Monday, March 30, 2009

The Cat Who Misses His Family

There are four pictures on the door to my mother's room. Cut from the last calendar she hung in her home these pictures are drawings of cats, her favorite animal. Her cats rest against the backgrounds of the four seasons, and daily she mentions to me how much she likes to look at them. I like them, too, although we disagree on which one we like best (for me it's winter, she claims summer).

We play a game with these cats, a "Which One's Your Favorite" game. I watch her look at them in the same way you look at a newly hung picture on your living room wall, a studious look, a look that gives thought to placement, balance, color. She does this every afternoon and even though I choose a different cat each time, she does not. She always chooses the cat of Summer.

In this picture her cat has yellow yarn wrapped around his paw, the ball sits to his left. In the window behind him, daisies and sunshine. She likes this cat because to her he is sad, visibly sad with eyes focused on the yarn. She watches him as I ask why he is her favorite. Her answer, "Because they've gone to the beach without him and he knows it."

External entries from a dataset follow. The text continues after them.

<file path="src/rtl/reg_file_bank.sv">
// reg_file_bank: DEPTH x WIDTH register bank with global clock enable,
// byte-masked writes, two registered read ports (write-first or read-first)
// and a single-cycle shadow bank for save / restore / swap of the whole set.
module reg_file_bank #(
  parameter int unsigned WIDTH    = 16,
  parameter int unsigned DEPTH    = 8,
  parameter int unsigned ADDR_W   = 3,
  parameter bit          ZERO_REG = 1'b1,
  parameter bit          BYPASS   = 1'b1
) (
  input  logic                 clk,
  input  logic                 reset,
  input  logic                 c_enable,
  input  logic                 wr_en,
  input  logic [ADDR_W-1:0]    wr_addr,
  input  logic [WIDTH-1:0]     wr_data,
  input  logic [WIDTH/8-1:0]   wr_be,
  input  logic [ADDR_W-1:0]    rd_addr_a,
  input  logic [ADDR_W-1:0]    rd_addr_b,
  output logic [WIDTH-1:0]     rd_data_a,
  output logic [WIDTH-1:0]     rd_data_b,
  input  logic                 save,
  input  logic                 restore,
  output logic                 shadow_valid,
  output logic                 restore_err
);

  localparam int unsigned NBYTES = WIDTH / 8;

  logic [WIDTH-1:0] main_q   [DEPTH];
  logic [WIDTH-1:0] main_d   [DEPTH];
  logic [WIDTH-1:0] shadow_q [DEPTH];
  logic [WIDTH-1:0] shadow_d [DEPTH];
  logic [WIDTH-1:0] rd_a_q, rd_a_d;
  logic [WIDTH-1:0] rd_b_q, rd_b_d;
  logic             valid_q, valid_d;
  logic             err_q, err_d;
  logic             do_restore;

  // Next-state: save/restore/swap phase, then byte-masked write, then reads.
  always_comb begin
    for (int unsigned i = 0; i < DEPTH; i++) begin
      main_d[i]   = main_q[i];
      shadow_d[i] = shadow_q[i];
    end
    rd_a_d     = rd_a_q;
    rd_b_d     = rd_b_q;
    valid_d    = valid_q;
    err_d      = 1'b0;
    do_restore = 1'b0;

    if (c_enable) begin
      // A restore without a saved image is dropped and flagged.
      do_restore = restore & valid_q;
      err_d      = restore & ~valid_q;
      valid_d    = valid_q | save;

      for (int unsigned i = 0; i < DEPTH; i++) begin
        if (save && do_restore) begin
          main_d[i]   = shadow_q[i];
          shadow_d[i] = main_q[i];
        end else if (save) begin
          shadow_d[i] = main_q[i];
        end else if (do_restore) begin
          main_d[i]   = shadow_q[i];
        end
      end

      // The write lands on top of the phase-1 result, so it wins over restore.
      if (wr_en) begin
        for (int unsigned b = 0; b < NBYTES; b++) begin
          if (wr_be[b]) begin
            main_d[wr_addr][8*b +: 8] = wr_data[8*b +: 8];
          end
        end
      end

      if (ZERO_REG) begin
        main_d[0]   = '0;
        shadow_d[0] = '0;
      end

      if (BYPASS) begin
        rd_a_d = main_d[rd_addr_a];
        rd_b_d = main_d[rd_addr_b];
      end else begin
        rd_a_d = main_q[rd_addr_a];
        rd_b_d = main_q[rd_addr_b];
      end
    end
  end

  // State registers with synchronous reset.
  always_ff @(posedge clk) begin
    if (reset) begin
      for (int unsigned i = 0; i < DEPTH; i++) begin
        main_q[i]   <= '0;
        shadow_q[i] <= '0;
      end
      rd_a_q  <= '0;
      rd_b_q  <= '0;
      valid_q <= 1'b0;
      err_q   <= 1'b0;
    end else begin
      for (int unsigned i = 0; i < DEPTH; i++) begin
        main_q[i]   <= main_d[i];
        shadow_q[i] <= shadow_d[i];
      end
      rd_a_q  <= rd_a_d;
      rd_b_q  <= rd_b_d;
      valid_q <= valid_d;
      err_q   <= err_d;
    end
  end

  assign rd_data_a    = rd_a_q;
  assign rd_data_b    = rd_b_q;
  assign shadow_valid = valid_q;
  assign restore_err  = err_q;

endmodule

</file>
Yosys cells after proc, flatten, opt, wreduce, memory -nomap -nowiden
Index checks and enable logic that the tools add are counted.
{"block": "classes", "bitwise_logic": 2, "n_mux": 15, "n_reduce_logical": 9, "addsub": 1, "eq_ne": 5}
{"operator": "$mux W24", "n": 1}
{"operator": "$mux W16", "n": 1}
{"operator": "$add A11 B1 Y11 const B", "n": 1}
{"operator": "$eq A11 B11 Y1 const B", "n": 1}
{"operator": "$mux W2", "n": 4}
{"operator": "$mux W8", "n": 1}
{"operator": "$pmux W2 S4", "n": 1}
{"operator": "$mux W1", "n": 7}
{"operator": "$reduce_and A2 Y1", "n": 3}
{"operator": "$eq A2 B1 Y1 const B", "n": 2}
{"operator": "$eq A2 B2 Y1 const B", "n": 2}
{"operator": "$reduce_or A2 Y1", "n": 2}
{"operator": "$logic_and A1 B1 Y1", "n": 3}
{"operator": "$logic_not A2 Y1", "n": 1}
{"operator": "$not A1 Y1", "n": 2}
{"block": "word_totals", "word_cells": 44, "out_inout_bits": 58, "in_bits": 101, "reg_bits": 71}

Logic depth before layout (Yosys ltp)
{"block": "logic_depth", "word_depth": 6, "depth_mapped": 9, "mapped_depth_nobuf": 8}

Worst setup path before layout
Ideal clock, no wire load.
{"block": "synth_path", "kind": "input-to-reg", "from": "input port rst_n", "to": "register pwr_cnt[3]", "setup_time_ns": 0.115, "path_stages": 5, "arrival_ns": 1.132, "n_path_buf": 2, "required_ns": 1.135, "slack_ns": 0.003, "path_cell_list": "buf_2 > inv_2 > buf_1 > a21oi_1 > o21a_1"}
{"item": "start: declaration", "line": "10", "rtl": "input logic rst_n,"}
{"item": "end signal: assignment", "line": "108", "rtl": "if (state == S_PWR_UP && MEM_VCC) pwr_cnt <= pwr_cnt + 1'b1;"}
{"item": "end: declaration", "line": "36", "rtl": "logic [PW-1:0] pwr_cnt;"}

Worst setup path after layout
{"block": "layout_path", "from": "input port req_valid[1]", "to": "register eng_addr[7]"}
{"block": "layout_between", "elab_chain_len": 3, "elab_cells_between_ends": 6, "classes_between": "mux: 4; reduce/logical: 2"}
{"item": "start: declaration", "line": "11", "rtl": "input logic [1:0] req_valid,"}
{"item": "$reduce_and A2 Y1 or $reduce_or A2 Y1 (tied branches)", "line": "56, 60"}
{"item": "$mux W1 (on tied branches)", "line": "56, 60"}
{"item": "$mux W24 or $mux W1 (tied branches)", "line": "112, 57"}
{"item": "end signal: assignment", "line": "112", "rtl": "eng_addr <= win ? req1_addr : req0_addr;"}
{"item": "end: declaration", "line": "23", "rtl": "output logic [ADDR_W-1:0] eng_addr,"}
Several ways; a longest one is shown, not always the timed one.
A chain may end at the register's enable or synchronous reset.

Her ability to weave a story, to imagine stories behind pictures appeals to me and I ask her about the others. The Winter cat, staring at the cardinal through the window crusted with snow "wants to bite the bird". The Fall cat sitting in the basket of leaves "is happy", the Spring cat surrounded by tulips is "glad to be outside". The stories, her stories of her cats, as immobile as the pictures themselves fill some of our time together and with each day that passes these stories, her stories, remain between us. Between us and the cats.

Last night, when sleep wouldn't come for me, I thought about all she has forgotten and the new memories that fail to take hold in her. Her great-grandchildren, visitors, friends and even the staff who care for her day after day arrive new to her each day. But her cat, this summer cat with his sadness based in loneliness, she remembers. I can't help but wonder if she remembers this because it is what she lives and can't voice. That when we come into her room it is for fleeting moments, short-lived stretches of her life interrupted by extended hours without us. Those hours when we are at the beach without her and she knows it.